• [What to work on]: Your answer must consist of exactly the lines below, starting with the line with "layer | up-vias" and going on through the line with "other cells | 0 | 4 | 0", and nothing else.

• [Source data]:
`src/rtl/vector_lane_seq_alu.sv`:
```
// vector_lane_seq_alu: sequential 5-lane vector ALU, one lane per cycle, start/done handshake
module vector_lane_seq_alu #(
   parameter int WIDTH = 32,
   parameter int LANES = 5
) (
   input  logic                   clk,
   input  logic                   reset,
   input  logic                   start,
   input  logic [2:0]             vector_size,
   input  logic [2:0]             op,
   input  logic [3:0]             wa,
   input  logic [LANES*WIDTH-1:0] a_vec,
   input  logic [LANES*WIDTH-1:0] b_vec,
   output logic [LANES*WIDTH-1:0] y_vec,
   output logic [2:0]             wb_size,
   output logic [3:0]             wb_wa,
   output logic                   wb_en,
   output logic                   busy,
   output logic                   done
);
   localparam logic [1:0] IDLE = 2'd0, EXEC = 2'd1, FIN = 2'd2;
   localparam logic [2:0] MAX_SIZE = 3'(LANES);

   logic [1:0] state;
   logic [2:0] cnt, op_q, clamp;
   logic [LANES-1:0][WIDTH-1:0] a_q, b_q, y_q;
   logic [WIDTH-1:0] la, lb, res;

   assign clamp = vector_size > MAX_SIZE ? MAX_SIZE : vector_size;
   assign la = a_q[cnt];
   assign lb = b_q[cnt];
   assign y_vec = y_q;
   assign busy = state != IDLE;
   assign done = state == FIN;
   assign wb_en = done && wb_size != 3'd0;

   always_comb begin
      case (op_q)
         3'b000:  res = la + lb;
         3'b001:  res = la - lb;
         3'b010:  res = la * lb;
         3'b011:  res = la & lb;
         3'b100:  res = la | lb;
         3'b101:  res = la ^ lb;
         3'b110:  res = $signed(la) > $signed(lb) ? la : lb;
         default: res = $signed(la) < $signed(lb) ? la : lb;
      endcase
   end

   always_ff @(posedge clk or posedge reset) begin
      if (reset) begin
         state   <= IDLE;
         cnt     <= '0;
         op_q    <= '0;
         a_q     <= '0;
         b_q     <= '0;
         y_q     <= '0;
         wb_size <= '0;
         wb_wa   <= '0;
      end else begin
         case (state)
            IDLE: if (start) begin
               a_q     <= a_vec;
               b_q     <= b_vec;
               op_q    <= op;
               wb_wa   <= wa;
               wb_size <= clamp;
               y_q     <= '0;
               cnt     <= '0;
               state   <= clamp != 3'd0 ? EXEC : FIN;
            end
            EXEC: begin
               y_q[cnt] <= res;
               cnt      <= cnt + 3'd1;
               if (cnt == wb_size - 3'd1) state <= FIN;
            end
            default: state <= IDLE;
         endcase
      end
   end
endmodule

```
`config.mk`:
```
export PLATFORM = sky130hd
export DESIGN_NAME = vector_lane_seq_alu
export DESIGN_NICKNAME = d
export VERILOG_FILES = /design/src/rtl/vector_lane_seq_alu.sv
export SDC_FILE = /design/constraint.sdc
export NUM_CORES = 2
export LEC_CHECK = 0
export ABC_AREA = 1
export CAP_MARGIN = 20
export CORE_MARGIN = 5
export CORE_UTILIZATION = 30
export DETAILED_ROUTE_END_ITERATION = 8
export GPL_TIMING_DRIVEN = 0
export PLACE_DENSITY = 0.52
export SLEW_MARGIN = 20
export SYNTH_ARGS = -nofsm -noshare
export SYNTH_HDL_FRONTEND = slang
export SYNTH_SLANG_ARGS = --single-unit
```
`constraint.sdc`:
```
create_clock -name clk -period 26.2 [get_ports clk]
set_input_delay 6.55 -clock clk [delete_from_list [all_inputs] [get_ports clk]]
set_output_delay 6.55 -clock clk [all_outputs]
set_load 0.005 [all_outputs]
```
Word level (Yosys, flattened, before mapping)

Cells that the tools add are included.

$add $sub $neg: 4
Multiply operators: 1
Order comparisons: 5
Equality and inequality tests: 11
Muxes and demuxes: 19
Bitwise gates (word level): 3
Reduce and logical (&&, ||, !) cells: 11

Operators with widths:

| cell                                                                          | number |
|---|---|
| 160-bit case mux with 2 select lines                                          | 1 |
| 32-bit case mux with 7 select lines                                           | 1 |
| 32-bit binary-select mux with 3-bit select                                    | 2 |
| 160-bit bitwise mux                                                           | 1 |
| 160-bit two-way mux                                                           | 1 |
| 32-bit two-way mux                                                            | 5 |
| 32-bit demux with 3-bit select                                                | 1 |
| 32-bit adder                                                                  | 1 |
| 32-bit AND                                                                    | 1 |
| 32-bit greater-than comparator                                                | 1 |
| 32-bit less-than comparator                                                   | 1 |
| 32-bit by 32-bit multiplier with 32-bit output                                | 1 |
| 32-bit bitwise OR                                                             | 1 |
| 32-bit subtractor                                                             | 1 |
| 32-bit XOR                                                                    | 1 |
| 3-bit equality test (second input constant)                                   | 3 |
| 3-bit by 2-bit equality test with 1-bit output (second input constant)        | 2 |
| 2-bit two-way mux                                                             | 3 |
| 3-bit two-way mux                                                             | 2 |
| 3-bit case mux with 2 select lines                                            | 1 |
| 2-bit AND reduction                                                           | 3 |
| 3-bit nonzero test                                                            | 2 |
| 3-bit by 4-bit less-than comparator with 1-bit output (second input constant) | 1 |
| 2-bit inequality test (second input constant)                                 | 2 |
| other kinds (13)                                                              | 15 |

Bits in registers: 495
Input port bits: 333
Output and inout bits: 170
Word-level logic and storage cells: 74

Logic depth before layout (Yosys ltp)

Word-level depth: 7
Depth in mapped cells: 44

Worst setup path after synthesis

OpenSTA, ideal clock, no wires.

Path kind: register -> register
From: register cnt[1]
To: register y_q (netlist bit y_vec[155])
Arrival: 7734 ps
Required time: 26117 ps
Path slack: 18383 ps
Cell stages (with the launch flop): 38
Period minus slack after synthesis: 7817 ps
Cell sequence: dfrtp_1 -> buf_6 -> nor2_4 -> nand2_2 -> inv_2 -> buf_2 -> nand2_1 -> nand2_1 -> clkbuf_1 -> clkinv_1 -> nor2_1 -> fa_1 -> inv_1 -> fa_1 -> fa_1 -> fa_1 -> inv_1 -> fa_1 -> [2 not listed] -> inv_1 -> fa_1 -> fa_1 -> ha_1 -> a21oi_1 -> inv_1 -> a21oi_1 -> inv_1 -> a31oi_1 -> inv_1 -> a21oi_1 -> o21ai_0 -> a21o_1 -> a21oi_1 -> o21ai_0 -> nand4_1 -> nand2_1 -> o21ai_0

Longest elaborated chain between the ends: 7
Elaborated cells between the ends (all ways): 22
Those cells by class: 2 x add/sub; 1 x mul; 4 x order compare; 11 x mux; 3 x bitwise; 1 x reduce/logical

RTL lines:

| what                                                                                   | line | source |
|---|---|---|
| from (decl)                                                                            | 25   | `logic [2:0] cnt, op_q, clamp;` |
| from (signal assigned)                                                                 | 74   | `cnt <= cnt + 3'd1;` |
| branches (longest 5 deep; another with 32-bit by 32-bit multiplier with 32-bit output) | n/a  |  |
| 160-bit bitwise mux (*)                                                                | 73   | `y_q[cnt] <= res;` |
| 160-bit case mux with 2 select lines (*)                                               | 61   | `case (state)` |
| to (signal, indexed assignment)                                                        | 73   |  |
| to (decl)                                                                              | 26   | `logic [LANES-1:0][WIDTH-1:0] a_q, b_q, y_q;` |

Mark *: on every way between the ends. The select of a mux whose other input is x is not followed.
A chain may end at the register's enable or synchronous reset.

Worst setup path after layout

From: register cnt[1]
To: register y_q (netlist bit y_vec[123])

The elaborated chain is that of the path after synthesis.

==> metrics.cfg <==
[run_status]
status=complete, no violations

[timing]
setup_violations=0
worst_slew_pin_slew_ps=1240
fmax_mhz=84.2
rsz0062_at_grt=false
relSlewSlack_pct=17.1
fin_setup_tns_ps=0
skew_ps=22.3
period_needed_ps=11870
hold_viol_final=0
finalCritPeriodShare_pct=45.3
slew_violations=0

[critical_path]
cpPeakStageDelay_ps=800
worstPathArrival_ps=12380
cp_max_fo=11
crit_required_ps=26710
r2r_end=y_vec[123]
crit_top_cell=fa_1
start_kind=flip-flop
r2r_start=cnt[1]
r2r.worst_path.cells=36
ff2ff_setup_slack_ps=14330
cp_slowest_cell=clkbuf_1
end_kind=flip-flop
path_class=reg2reg

[synthesis]
synth.area.top_cells=dfrtp_1 29%, fa_1 19%, nand2_1 17%
syn_nets=6636
synth.distinct_cells=56
synthTopCellsByCount=1889 x nand2_1, 691 x inv_1, 528 x nor2_1
async_reset_ff_share_pct=100
ys_ff_latch=495
yosys.area.top_type_share_pct=28.9
yosysWarnings=0
synth_edf_count=0
synthMostInstantiatedCell=nand2_1
syn_avg_cell_area_um2=7.55
synth_area_leader_cell=dfrtp_1
syn_inst=5671
syn_area_mm2=0.0428
dominantRegCellSynth=dfrtp_1
seq_area_frac_synth_pct=28.9

[clocking]
numCtsBuffers=57
htreeDepth=2
cts_tree=done
cts.path.max_buffers=3
path_clk_slew_ps=60
cts_setup_buffers=0
ctsResizeCount=0
hold_buffers=0
root_buffer=clkbuf_16
clock_sinks=495
clock_latency_ps=660

[floorplan]
die_h_um=388
rows=138
dieWidth_um=388
start_util_pct=30.2
die_area_mm2=0.150
pin_count=503
coreArea_mm2=0.142

[final_layout]
multiInputGateArea_mm2=0.0265
n_fill_cell=15125
regArea_mm2=0.0124
design_area_mm2=0.0524
drive_above_1_share_pct=4.28
areaGrowthSynthToFinish_pct=22.5
nets=7206

[worst_hold_path]
worstHoldEndpoint=a_q[84]
worstHoldStart=a_q[84]
hp-class=reg2reg
hold_depth=2

[route]
antenna_left=0
drc_errors=0
first_pass_iters=7
num_vias=42480
drt_wl_total_um=219000
wl_per_cell_um=26.7
vias_per_cell=5.19
drt_iter0_markers=4758

[placement]
place.gp.congestion=1.02
io_buffers=502
dpl_cell_area_mm2=0.0504
hpwlAfterDp_um=176000

[grt]
antenna_found_initial=8
grt_usage_pct=28.3
grt_pass1_vias=42440
grt.overflow.total=0
grt_pass1_wl_um=309000
grt_max_degree=103

[job]
maxCapViolCount=0

==> state kept, by name, summed over array words and instances, names as in the netlist <==
| signal | count |
|---|---|
| a_q | 160 |
| state | 2 |
| wb_size | 3 |
| b_q | 160 |
| cnt | 3 |
| wb_wa | 4 |
| y_vec | 160 |
| op_q | 3 |
==> cells in the final DEF, fill, tap and decap left out, drive strengths merged, types with 22 or more instances in the layout <==
master	instances
nand2	1903
inv	716
nor2	549
clkdlybuf4s50	502
dfrtp	495
fa	410
o21ai	374
clkbuf	277
nand3	247
ha	222
a21oi	185
buf	86
o211ai	45
nand4	43
o22ai	27
clkinv	25
nor3	22
==> stage by stage <==
| step | instances | utilization (%) | hold slack (ps) | setup WS [ps] |
|---|---|---|---|---|
| global route | 8180 | 37.0 | 498 | 14200 |
| CTS | 8179 | 37.0 | 482 | 14660 |
| global placement | 8063 | 35.4 | 462 | -1270 |
| finish | 8183 | 37.0 | 478 | 14330 |
| floorplan | 5671 | - | 449 | 5830 |
| detailed placement | 8072 | 35.6 | 466 | 14670 |
==> metal layers <==
layer | up-vias | GRT usage (%) | part of all wire [%]
met5 | - | 0 | 0.016
met4 | 4 | 14.7 | 6.4
met3 | 558 | 6.44 | 8.7
met2 | 2155 | 46.0 | 46
met1 | 20965 | 35.2 | 39
li1 | 18798 | - | -
==> final cells by class <==
type                       instances  area share, %
timing repair buffer             511           9.94
clock inverter                    28          0.701
tap                             1890           4.51
buffer                           275           2.28
multi-input combinational       4178           50.6
inverter                         723           5.20
clock buffer                      79           3.11
antenna                            4         0.0191
sequential                       495           23.6
==> how the worst max path moves through the flow <==
stage,from,to
detailed placement,cnt[1],y_vec[123]
CTS,cnt[1],y_vec[123]
global placement,reset,y_vec[69]
finish,cnt[1],y_vec[123]
floorplan,reset,a_q[0]
global route,cnt[1],y_vec[123]
==> logic make-up (layout without fill, tap and decap cells) <==
kind of cell | after synthesis | after routing | share of synthesized area, %
simple gates | 2802 | 2802 | 26.3
buf+inv | 998 | 1616 | 9.09
compound gates | 716 | 716 | 9.40
fa+ha+maj | 632 | 632 | 25.7
flops | 495 | 495 | 28.9
xor+xnor | 28 | 28 | 0.617
other cells | 0 | 4 | 0
==> worst max-delay path, delay by kind of cell (launching register included) <==
family	cells	cell delay, ps
adders and majority gates	9	4350
buffers and inverters	12	2980
and+or+nand+nor	7	1860
DFF	1	390
AOI/OAI and AO/OA	8	2060
Power is not shown: default switching activity piles up to over one toggle a cycle in this logic, so the estimate is an artifact.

• [Solved problem]:
layer | up-vias | GRT usage (%) | part of all wire [%]
met5 | - | 0 | 0.016
met4 | 4 | 14.7 | 6.4
met3 | 558 | 6.44 | 8.7
met2 | 2155 | 46.0 | 46
met1 | 20965 | 35.2 | 39
li1 | 18798 | - | -
==> final cells by class <==
type                       instances  area share, %
timing repair buffer             511           9.94
clock inverter                    28          0.701
tap                             1890           4.51
buffer                           275           2.28
multi-input combinational       4178           50.6
inverter                         723           5.20
clock buffer                      79           3.11
antenna                            4         0.0191
sequential                       495           23.6
==> how the worst max path moves through the flow <==
stage,from,to
detailed placement,cnt[1],y_vec[123]
CTS,cnt[1],y_vec[123]
global placement,reset,y_vec[69]
finish,cnt[1],y_vec[123]
floorplan,reset,a_q[0]
global route,cnt[1],y_vec[123]
==> logic make-up (layout without fill, tap and decap cells) <==
kind of cell | after synthesis | after routing | share of synthesized area, %
simple gates | 2802 | 2802 | 26.3
buf+inv | 998 | 1616 | 9.09
compound gates | 716 | 716 | 9.40
fa+ha+maj | 632 | 632 | 25.7
flops | 495 | 495 | 28.9
xor+xnor | 28 | 28 | 0.617
other cells | 0 | 4 | 0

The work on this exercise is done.